The typical JNA usage pattern is to declare an interface that
contains the functions you want to call (as interface methods), and
JNA creates an implementation that will actually do
the call. To match the interface and implementation to a dynamic
library containing the native code, the interface should declare a
static variable such as:
public interface CLibrary extends Library {
CLibrary INSTANCE = (CLibrary)
Native.loadLibrary((Platform.isWindows() ? "msvcrt" : "c"),
CLibrary.class);
void printf(String format, Object... args);
}
So What? And Where's the Squawk Connection?

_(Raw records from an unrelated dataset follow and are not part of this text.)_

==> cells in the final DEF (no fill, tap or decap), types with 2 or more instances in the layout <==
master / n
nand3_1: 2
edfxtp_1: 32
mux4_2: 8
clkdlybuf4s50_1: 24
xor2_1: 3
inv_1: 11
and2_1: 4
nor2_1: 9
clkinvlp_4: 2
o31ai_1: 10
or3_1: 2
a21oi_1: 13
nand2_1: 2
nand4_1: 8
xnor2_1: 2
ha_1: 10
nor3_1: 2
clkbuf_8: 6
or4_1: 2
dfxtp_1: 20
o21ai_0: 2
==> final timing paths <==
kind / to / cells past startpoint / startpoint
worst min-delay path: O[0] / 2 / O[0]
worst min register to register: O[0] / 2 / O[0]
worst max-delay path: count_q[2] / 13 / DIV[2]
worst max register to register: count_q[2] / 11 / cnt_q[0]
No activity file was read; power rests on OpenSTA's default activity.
===== src/rtl/seg7_scan_driver.sv =====
`default_nettype none
// ============================================================================
// seg7_scan_driver : four-digit multiplexed common-anode 7-segment scanner
// Revision: 1.0
// ============================================================================
module seg7_scan_driver #(
    parameter int SCAN_DIV     = 100000,
    parameter int BLINK_FRAMES = 125
) (
    input  logic       clk100MHz,
    input  logic       rst,
    input  logic [3:0] tenmin,
    input  logic [3:0] onemin,
    input  logic [3:0] tensec,
    input  logic [3:0] onesec,
    input  logic       blank_lead,
    input  logic       blink_en,
    output logic [3:0] an,
    output logic [6:0] seg,
    output logic       dp,
    output logic       frame_tick
);

    localparam int            PW        = $clog2(SCAN_DIV);
    localparam int            FW        = (BLINK_FRAMES > 1) ? $clog2(BLINK_FRAMES) : 1;
    localparam logic [PW-1:0] PRE_LAST  = PW'(SCAN_DIV - 1);
    localparam logic [FW-1:0] FCNT_LAST = FW'(BLINK_FRAMES - 1);

    logic [PW-1:0]      pre_q, pre_d;
    logic [1:0]         idx_q, idx_d;
    logic [3:0][3:0]    snap_q, snap_d;
    logic [FW-1:0]      fcnt_q, fcnt_d;
    logic               phase_q, phase_d;
    logic [3:0]         an_q, an_d;
    logic [6:0]         seg_q, seg_d;
    logic               dp_q, dp_d;
    logic               tick_q, tick_d;

    logic               step, bnd, dark, lz;
    logic [3:0]         digit;

    function automatic logic [6:0] seg_of(input logic [3:0] d);
        case (d)
            4'd0:    seg_of = 7'b1000000;
            4'd1:    seg_of = 7'b1111001;
            4'd2:    seg_of = 7'b0100100;
            4'd3:    seg_of = 7'b0110000;
            4'd4:    seg_of = 7'b0011001;
            4'd5:    seg_of = 7'b0010010;
            4'd6:    seg_of = 7'b0000010;
            4'd7:    seg_of = 7'b1111000;
            4'd8:    seg_of = 7'b0000000;
            4'd9:    seg_of = 7'b0010000;
            default: seg_of = 7'b0111111;
        endcase
    endfunction

    always_comb begin
        step   = (pre_q == PRE_LAST);
        bnd    = step && (idx_q == 2'd3);
        pre_d  = step ? '0 : pre_q + 1'b1;
        idx_d  = step ? idx_q + 2'd1 : idx_q;
        snap_d = bnd ? {tenmin, onemin, tensec, onesec} : snap_q;

        fcnt_d  = fcnt_q;
        phase_d = phase_q;
        if (!blink_en) begin
            fcnt_d  = '0;
            phase_d = 1'b0;
        end else if (bnd) begin
            if (fcnt_q == FCNT_LAST) begin
                fcnt_d  = '0;
                phase_d = ~phase_q;
            end else begin
                fcnt_d = fcnt_q + 1'b1;
            end
        end

        // Next-state snapshot and phase are used so a boundary takes effect in slot 0
        dark  = blink_en && phase_d;
        lz    = blank_lead && (snap_d[3] == 4'd0) && (idx_d == 2'd3);
        digit = snap_d[idx_d];

        an_d  = an_q;
        seg_d = seg_q;
        dp_d  = dp_q;
        if (step) begin
            an_d  = (dark || lz) ? 4'b1111 : ~(4'b0001 << idx_d);
            seg_d = seg_of(digit);
            dp_d  = dark || (idx_d != 2'd2);
        end
        tick_d = bnd;
    end

    always_ff @(posedge clk100MHz) begin
        if (rst) begin
            pre_q   <= '0;
            idx_q   <= 2'd3;
            snap_q  <= '0;
            fcnt_q  <= '0;
            phase_q <= 1'b0;
            an_q    <= 4'b1111;
            seg_q   <= 7'b1111111;
            dp_q    <= 1'b1;
            tick_q  <= 1'b0;
        end else begin
            pre_q   <= pre_d;
            idx_q   <= idx_d;
            snap_q  <= snap_d;
            fcnt_q  <= fcnt_d;
            phase_q <= phase_d;
            an_q    <= an_d;
            seg_q   <= seg_d;
            dp_q    <= dp_d;
            tick_q  <= tick_d;
        end
    end

    assign an         = an_q;
    assign seg        = seg_q;
    assign dp         = dp_q;
    assign frame_tick = tick_q;

endmodule
`default_nettype wire
## src/rtl/seven_seg_mux_if.sv

```systemverilog
// seven_seg_mux_if: display register bundle between host and scanner.
// master drives digits/controls, slave returns segment and select pins.
interface seven_seg_mux_if #(
  parameter int NUM_DIGITS = 4
);
  logic [5*NUM_DIGITS-1:0] value_in;
  logic [8*NUM_DIGITS-1:0] bit_array_in;
  logic                    anim_en_in;
  logic                    blank_lz_in;
  logic [NUM_DIGITS-1:0]   blink_mask_in;
  logic                    display_on_in;
  logic [7:0]              seg_out;
  logic [NUM_DIGITS-1:0]   digit_sel_out;

  modport master (
    output value_in,
    output bit_array_in,
    output anim_en_in,
    output blank_lz_in,
    output blink_mask_in,
    output display_on_in,
    input  seg_out,
    input  digit_sel_out
  );

  modport slave (
    input  value_in,
    input  bit_array_in,
    input  anim_en_in,
    input  blank_lz_in,
    input  blink_mask_in,
    input  display_on_in,
    output seg_out,
    output digit_sel_out
  );
endinterface

```

## src/rtl/seven_seg_mux.sv

```systemverilog
// seven_seg_mux: time-multiplexed common-cathode 7-seg scanner.
// Ports: clk, rst_n (async low), bus (slave: digits in, seg/sel out).
module seven_seg_mux #(
  parameter int NUM_DIGITS   = 4,
  parameter int SCAN_DIV     = 1024,
  parameter int BLANK_CYCLES = 16,
  parameter int BLINK_LOG2   = 6
) (
  input  logic            clk,
  input  logic            rst_n,
  seven_seg_mux_if.slave  bus
);

  localparam int PW = (SCAN_DIV > 1) ? $clog2(SCAN_DIV) : 1;
  localparam int IW = $clog2(NUM_DIGITS);
  localparam int ND = NUM_DIGITS;

  logic [PW-1:0]         r_presc;
  logic [IW-1:0]         r_idx;
  logic [BLINK_LOG2-1:0] r_fcnt;

  logic [5*ND-1:0]       r_val;
  logic [8*ND-1:0]       r_bits;
  logic                  r_anim;
  logic                  r_lz;
  logic [ND-1:0]         r_blink;

  logic [7:0]            r_seg;
  logic [ND-1:0]         r_sel;

  logic                  w_slot_end;
  logic                  w_frame_end;
  logic [ND-1:0]         w_hi_zero;
  logic [3:0]            w_nib;
  logic                  w_dp;
  logic [7:0]            w_bits;
  logic                  w_blink;
  logic                  w_sup;
  logic                  w_blank;
  logic [6:0]            w_font;
  logic [7:0]            w_seg_nxt;
  logic [ND-1:0]         w_sel_nxt;

  assign w_slot_end  = (r_presc == PW'(SCAN_DIV - 1));
  assign w_frame_end = w_slot_end && (r_idx == IW'(ND - 1));

  always_ff @(posedge clk or negedge rst_n) begin
    if (!rst_n) begin
      r_presc <= '0;
      r_idx   <= '0;
    end else if (w_slot_end) begin
      r_presc <= '0;
      if (r_idx == IW'(ND - 1))
        r_idx <= '0;
      else
        r_idx <= r_idx + 1'b1;
    end else begin
      r_presc <= r_presc + 1'b1;
    end
  end

  // Inputs are captured only on frame wrap so a
  // frame never mixes old and new digit values.
  always_ff @(posedge clk or negedge rst_n) begin
    if (!rst_n) begin
      r_fcnt  <= '0;
      r_val   <= '0;
      r_bits  <= '0;
      r_anim  <= 1'b0;
      r_lz    <= 1'b0;
      r_blink <= '0;
    end else if (w_frame_end) begin
      r_fcnt  <= r_fcnt + 1'b1;
      r_val   <= bus.value_in;
      r_bits  <= bus.bit_array_in;
      r_anim  <= bus.anim_en_in;
      r_lz    <= bus.blank_lz_in;
      r_blink <= bus.blink_mask_in;
    end
  end

  // w_hi_zero[i]: nibble i and every more
  // significant nibble are zero.
  always_comb begin
    w_hi_zero = '1;
    for (int i = 0; i < ND; i++) begin
      for (int j = 0; j < ND; j++) begin
        if (j >= i && r_val[5*j +: 4] != 4'h0)
          w_hi_zero[i] = 1'b0;
      end
    end
  end

  always_comb begin
    w_nib   = '0;
    w_dp    = 1'b0;
    w_bits  = '0;
    w_blink = 1'b0;
    w_sup   = 1'b0;
    for (int i = 0; i < ND; i++) begin
      if (r_idx == IW'(i)) begin
        w_nib   = r_val[5*i +: 4];
        w_dp    = r_val[5*i + 4];
        w_bits  = r_bits[8*i +: 8];
        w_blink = r_blink[i];
        w_sup   = (i != 0) && w_hi_zero[i];
      end
    end
  end

  always_comb begin
    w_font = 7'h00;
    case (w_nib)
      4'h0: w_font = 7'h3F;
      4'h1: w_font = 7'h06;
      4'h2: w_font = 7'h5B;
      4'h3: w_font = 7'h4F;
      4'h4: w_font = 7'h66;
      4'h5: w_font = 7'h6D;
      4'h6: w_font = 7'h7D;
      4'h7: w_font = 7'h07;
      4'h8: w_font = 7'h7F;
      4'h9: w_font = 7'h67;
      4'hA: w_font = 7'h77;
      4'hB: w_font = 7'h7C;
      4'hC: w_font = 7'h39;
      4'hD: w_font = 7'h5E;
      4'hE: w_font = 7'h79;
      4'hF: w_font = 7'h71;
      default: w_font = 7'h00;
    endcase
  end

  // Blank at slot start (anti-ghosting), when
  // disabled, or in the dark half of a blink.
  assign w_blank = (r_presc < PW'(BLANK_CYCLES))
                || !bus.display_on_in
                || (w_blink && r_fcnt[BLINK_LOG2-1]);

  always_comb begin
    w_seg_nxt = '0;
    w_sel_nxt = '0;
    if (!w_blank) begin
      w_sel_nxt = ND'(1) << r_idx;
      if (r_anim)
        w_seg_nxt = w_bits;
      else if (r_lz && w_sup)
        w_seg_nxt = {w_dp, 7'h00};
      else
        w_seg_nxt = {w_dp, w_font};
    end
  end

  always_ff @(posedge clk or negedge rst_n) begin
    if (!rst_n) begin
      r_seg <= '0;
      r_sel <= '0;
    end else begin
      r_seg <= w_seg_nxt;
      r_sel <= w_sel_nxt;
    end
  end

  assign bus.seg_out       = r_seg;
  assign bus.digit_sel_out = r_sel;

endmodule

```

## src/flat_wrapper.sv

```systemverilog
// flat-port wrapper written by rule: the top's interface ports become plain ports
module seven_seg_mux_flat 
#(
  parameter int NUM_DIGITS   = 4,
  parameter int SCAN_DIV     = 1024,
  parameter int BLANK_CYCLES = 16,
  parameter int BLINK_LOG2   = 6
)
  (clk, rst_n, bus_value_in, bus_bit_array_in, bus_anim_en_in, bus_blank_lz_in, bus_blink_mask_in, bus_display_on_in, bus_seg_out, bus_digit_sel_out);
  seven_seg_mux_if #(.NUM_DIGITS(NUM_DIGITS)) bus_i ();
  input  logic clk;
  input  logic rst_n;
  input wire logic [$bits(bus_i.value_in)-1:0] bus_value_in;
  input wire logic [$bits(bus_i.bit_array_in)-1:0] bus_bit_array_in;
  input wire logic [$bits(bus_i.anim_en_in)-1:0] bus_anim_en_in;
  input wire logic [$bits(bus_i.blank_lz_in)-1:0] bus_blank_lz_in;
  input wire logic [$bits(bus_i.blink_mask_in)-1:0] bus_blink_mask_in;
  input wire logic [$bits(bus_i.display_on_in)-1:0] bus_display_on_in;
  output wire logic [$bits(bus_i.seg_out)-1:0] bus_seg_out;
  output wire logic [$bits(bus_i.digit_sel_out)-1:0] bus_digit_sel_out;
  assign bus_i.value_in = bus_value_in;
  assign bus_i.bit_array_in = bus_bit_array_in;
  assign bus_i.anim_en_in = bus_anim_en_in;
  assign bus_i.blank_lz_in = bus_blank_lz_in;
  assign bus_i.blink_mask_in = bus_blink_mask_in;
  assign bus_i.display_on_in = bus_display_on_in;
  assign bus_seg_out = bus_i.seg_out;
  assign bus_digit_sel_out = bus_i.digit_sel_out;
  seven_seg_mux #(.NUM_DIGITS(NUM_DIGITS), .SCAN_DIV(SCAN_DIV), .BLANK_CYCLES(BLANK_CYCLES), .BLINK_LOG2(BLINK_LOG2)) u_core (.clk(clk), .rst_n(rst_n), .bus(bus_i));
endmodule
```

OK, to recap, in Java 1.5 and later, this doesn't happen because the
JVM can handle class literals. But in a
Java ME system with tight memory constraints, such as what Squawk is
designed for, this could add up.
But the Squawk VM handles class literals just fine, it's just that javac doesn't
know that. In the process of converting normal Java bytecodes
into Squawk bytecodes, we can do a lot of cleanup. The simplest trick
that comes to mind is to pattern match in the static initializer
"clinit", looking for the initialization of the anonymous field with
a call to the anonymous method.
If we simply replace the call to class$("java.lang.String")

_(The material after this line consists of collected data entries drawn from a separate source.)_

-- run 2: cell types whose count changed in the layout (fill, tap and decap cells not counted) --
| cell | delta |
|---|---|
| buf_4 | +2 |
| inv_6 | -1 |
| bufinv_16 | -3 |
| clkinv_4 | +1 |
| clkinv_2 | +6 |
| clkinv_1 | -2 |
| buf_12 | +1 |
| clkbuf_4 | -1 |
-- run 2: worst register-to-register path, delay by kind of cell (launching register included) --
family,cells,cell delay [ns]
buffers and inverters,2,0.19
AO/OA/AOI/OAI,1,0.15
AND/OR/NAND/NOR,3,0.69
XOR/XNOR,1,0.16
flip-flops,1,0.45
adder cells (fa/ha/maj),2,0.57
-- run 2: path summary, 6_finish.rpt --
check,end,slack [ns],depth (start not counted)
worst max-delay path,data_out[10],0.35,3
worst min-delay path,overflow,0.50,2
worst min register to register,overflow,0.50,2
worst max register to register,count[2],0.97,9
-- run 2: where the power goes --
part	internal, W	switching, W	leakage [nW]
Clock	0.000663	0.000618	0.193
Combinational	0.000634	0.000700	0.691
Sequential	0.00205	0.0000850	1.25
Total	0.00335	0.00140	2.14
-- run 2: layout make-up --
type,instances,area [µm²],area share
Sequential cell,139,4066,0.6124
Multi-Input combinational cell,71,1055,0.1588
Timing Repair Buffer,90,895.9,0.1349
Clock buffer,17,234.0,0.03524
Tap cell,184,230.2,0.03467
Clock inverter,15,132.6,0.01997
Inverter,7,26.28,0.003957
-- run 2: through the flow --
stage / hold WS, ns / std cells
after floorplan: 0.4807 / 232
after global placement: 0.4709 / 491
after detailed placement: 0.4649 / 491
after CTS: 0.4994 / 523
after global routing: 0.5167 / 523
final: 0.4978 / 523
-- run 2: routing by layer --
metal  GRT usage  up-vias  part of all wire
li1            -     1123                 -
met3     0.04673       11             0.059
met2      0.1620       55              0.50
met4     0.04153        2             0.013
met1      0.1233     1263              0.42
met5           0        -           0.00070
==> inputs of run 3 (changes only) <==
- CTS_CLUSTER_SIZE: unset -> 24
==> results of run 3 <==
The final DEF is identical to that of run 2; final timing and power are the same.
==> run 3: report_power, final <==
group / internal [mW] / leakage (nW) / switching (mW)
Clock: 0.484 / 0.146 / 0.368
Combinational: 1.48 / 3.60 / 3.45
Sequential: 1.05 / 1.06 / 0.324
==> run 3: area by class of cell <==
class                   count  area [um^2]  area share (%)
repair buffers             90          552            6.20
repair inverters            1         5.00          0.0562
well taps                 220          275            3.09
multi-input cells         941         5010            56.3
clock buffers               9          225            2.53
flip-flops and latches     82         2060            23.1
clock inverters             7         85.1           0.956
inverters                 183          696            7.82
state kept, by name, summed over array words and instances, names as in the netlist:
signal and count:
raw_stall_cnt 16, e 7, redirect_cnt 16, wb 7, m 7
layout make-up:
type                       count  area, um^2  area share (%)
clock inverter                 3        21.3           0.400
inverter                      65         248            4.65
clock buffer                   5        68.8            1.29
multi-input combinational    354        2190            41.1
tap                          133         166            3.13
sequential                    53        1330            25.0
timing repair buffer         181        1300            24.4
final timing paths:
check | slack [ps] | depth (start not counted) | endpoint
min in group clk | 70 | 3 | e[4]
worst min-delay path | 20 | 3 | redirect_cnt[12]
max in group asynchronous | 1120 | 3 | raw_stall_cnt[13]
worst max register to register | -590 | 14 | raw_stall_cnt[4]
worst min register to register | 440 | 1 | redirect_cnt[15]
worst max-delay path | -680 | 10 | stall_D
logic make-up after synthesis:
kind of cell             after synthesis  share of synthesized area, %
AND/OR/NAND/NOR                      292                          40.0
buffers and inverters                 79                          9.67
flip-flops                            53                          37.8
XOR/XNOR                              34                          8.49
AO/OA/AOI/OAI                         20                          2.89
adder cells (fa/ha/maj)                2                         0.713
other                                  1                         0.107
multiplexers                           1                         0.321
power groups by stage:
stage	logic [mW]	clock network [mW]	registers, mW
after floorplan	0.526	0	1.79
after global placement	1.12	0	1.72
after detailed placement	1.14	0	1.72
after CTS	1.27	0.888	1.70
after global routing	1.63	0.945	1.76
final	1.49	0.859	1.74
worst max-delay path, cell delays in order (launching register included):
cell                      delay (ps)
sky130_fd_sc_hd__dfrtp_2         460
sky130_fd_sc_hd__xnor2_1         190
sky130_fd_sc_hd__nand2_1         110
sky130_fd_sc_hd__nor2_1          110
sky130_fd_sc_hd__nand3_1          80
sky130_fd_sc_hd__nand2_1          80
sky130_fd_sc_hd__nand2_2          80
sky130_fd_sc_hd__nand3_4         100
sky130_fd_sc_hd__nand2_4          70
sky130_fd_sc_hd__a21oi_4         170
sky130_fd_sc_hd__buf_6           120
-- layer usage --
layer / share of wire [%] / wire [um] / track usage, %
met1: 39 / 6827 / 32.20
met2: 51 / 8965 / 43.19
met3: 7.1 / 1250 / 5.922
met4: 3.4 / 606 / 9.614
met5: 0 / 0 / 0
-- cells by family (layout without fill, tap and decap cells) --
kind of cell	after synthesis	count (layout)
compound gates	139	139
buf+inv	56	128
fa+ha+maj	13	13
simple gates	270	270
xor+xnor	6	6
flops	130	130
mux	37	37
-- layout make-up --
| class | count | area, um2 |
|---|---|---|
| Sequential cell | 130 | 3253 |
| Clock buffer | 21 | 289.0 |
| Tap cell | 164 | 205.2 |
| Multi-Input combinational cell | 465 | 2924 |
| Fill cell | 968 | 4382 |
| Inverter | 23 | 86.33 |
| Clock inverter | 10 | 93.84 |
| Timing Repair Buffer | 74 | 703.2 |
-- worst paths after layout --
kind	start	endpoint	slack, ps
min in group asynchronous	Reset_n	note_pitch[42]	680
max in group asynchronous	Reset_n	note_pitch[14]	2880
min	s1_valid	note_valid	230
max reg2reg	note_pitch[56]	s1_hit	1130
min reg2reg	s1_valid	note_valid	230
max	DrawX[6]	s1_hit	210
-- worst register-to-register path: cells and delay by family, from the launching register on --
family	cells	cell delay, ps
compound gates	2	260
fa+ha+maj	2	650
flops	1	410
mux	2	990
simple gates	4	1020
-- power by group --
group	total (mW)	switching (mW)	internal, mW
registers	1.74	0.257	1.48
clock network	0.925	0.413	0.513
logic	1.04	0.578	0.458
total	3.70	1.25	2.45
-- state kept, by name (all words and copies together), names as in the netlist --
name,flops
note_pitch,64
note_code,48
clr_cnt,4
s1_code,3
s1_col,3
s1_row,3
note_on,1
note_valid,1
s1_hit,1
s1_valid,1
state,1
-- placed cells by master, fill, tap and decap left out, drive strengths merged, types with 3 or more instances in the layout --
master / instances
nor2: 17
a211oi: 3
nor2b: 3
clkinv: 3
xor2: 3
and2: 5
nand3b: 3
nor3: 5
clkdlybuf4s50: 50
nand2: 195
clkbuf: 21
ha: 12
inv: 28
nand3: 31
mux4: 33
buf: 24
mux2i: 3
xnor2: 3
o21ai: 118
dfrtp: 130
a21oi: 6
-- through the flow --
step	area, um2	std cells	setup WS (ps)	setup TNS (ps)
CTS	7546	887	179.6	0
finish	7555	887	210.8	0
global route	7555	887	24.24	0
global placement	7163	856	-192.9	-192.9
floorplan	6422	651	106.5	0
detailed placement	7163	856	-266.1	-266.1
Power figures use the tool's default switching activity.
## config.mk

```make
export PLATFORM = sky130hd
export DESIGN_NAME = window_min_hold
export DESIGN_NICKNAME = d
export VERILOG_FILES = /design/src/rtl/window_min_hold_pkg.sv /design/src/rtl/window_timer.sv /design/src/rtl/window_min_hold.sv
export SDC_FILE = /design/constraint.sdc
export NUM_CORES = 1
export LEC_CHECK = 0
export CAP_MARGIN = 20
export CORE_AREA = 2 2 92 85
export CTS_BUF_LIST = sky130_fd_sc_hd__clkbuf_8
export CTS_CLUSTER_SIZE = 8
export DETAILED_ROUTE_END_ITERATION = 8
export DIE_AREA = 0 0 94 87
export MAX_ROUTING_LAYER = met4
export PLACE_DENSITY = 0.66
export SYNTH_ARGS = -nofsm -noshare
export SYNTH_HDL_FRONTEND = slang
export SYNTH_SLANG_ARGS = --single-unit
export TNS_END_PERCENT = 50
```

## constraint.sdc

```tcl
create_clock -name clock -period 2.6 [get_ports clock]
set_clock_uncertainty 0.05 [all_clocks]
set_input_delay 0.39 -clock clock [delete_from_list [all_inputs] [get_ports clock]]
set_output_delay 0.39 -clock clock [all_outputs]
set_load 0.05 [all_outputs]
```
`config.mk`:
```
export PLATFORM = sky130hd
export DESIGN_NAME = fetch_stage
export DESIGN_NICKNAME = d
export VERILOG_FILES = /design/src/rtl/fetch_stage.sv
export SDC_FILE = /design/constraint.sdc
export NUM_CORES = 1
export LEC_CHECK = 0
export CAP_MARGIN = 15
export CELL_PAD_IN_SITES_DETAIL_PLACEMENT = 0
export CELL_PAD_IN_SITES_GLOBAL_PLACEMENT = 2
export CORE_MARGIN = 2
export CORE_UTILIZATION = 29
export DETAILED_ROUTE_END_ITERATION = 8
export GPL_ROUTABILITY_DRIVEN = 0
export PLACE_DENSITY = 0.8
export SYNTH_ARGS = -nofsm -noshare
export SYNTH_HDL_FRONTEND = slang
export SYNTH_SLANG_ARGS = --single-unit
```
`constraint.sdc`:
```
create_clock -name clk -period 3.5 [get_ports clk]
set_input_delay 0.7 -clock clk [delete_from_list [all_inputs] [get_ports clk]]
set_output_delay 0.7 -clock clk [all_outputs]
set_load 0.005 [all_outputs]
```
--- src/rtl/dlsc_pcie_s6_inbound_read_cpl_gen_if.sv ---
// Handshake bundle for the inbound read completion generator.
// Request, AXI read-data and completion TLP streams.
interface dlsc_pcie_s6_inbound_read_cpl_gen_if;

   logic        req_ready;
   logic        req_valid;
   logic [15:0] req_id;
   logic [7:0]  req_tag;
   logic [2:0]  req_tc;
   logic [1:0]  req_attr;
   logic [9:0]  req_len;
   logic [6:0]  req_addr;

   logic        rd_ready;
   logic        rd_valid;
   logic [31:0] rd_data;
   logic        rd_last;
   logic [1:0]  rd_resp;

   logic        tx_ready;
   logic        tx_valid;
   logic [31:0] tx_data;
   logic        tx_last;

   modport master (
      input  req_ready,
      output req_valid, req_id, req_tag, req_tc,
      output req_attr, req_len, req_addr,
      input  rd_ready,
      output rd_valid, rd_data, rd_last, rd_resp,
      output tx_ready,
      input  tx_valid, tx_data, tx_last
   );

   modport slave (
      output req_ready,
      input  req_valid, req_id, req_tag, req_tc,
      input  req_attr, req_len, req_addr,
      output rd_ready,
      input  rd_valid, rd_data, rd_last, rd_resp,
      input  tx_ready,
      output tx_valid, tx_data, tx_last
   );

endinterface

with a load of the class literal, then the anonymous method will not
be called, and the dead method elimination (DME) phase will delete the
method.
Getting rid of the anonymous class is trickier than I first
thought, because the cache variable ("class$java$lang$String") gets
declared in the anonymous class. In theory we can handle this by
constant propagation - the cache field is final, and is really
initialized by a constant value, so we can replace references to
the cache with the load of the constant class litereal. If we implemented dead field elimination there
would be no references to any fields or methods of the anonymous
class and dead class elimination (DCE) could do it's job!
I've got to get dead class elimination checked in one of these days, but in the meantime I now know where all of these anonymous classes are coming from.
ps. I'd like to thank openjdk.java.net for having the sources for everything, in particular Lower.java.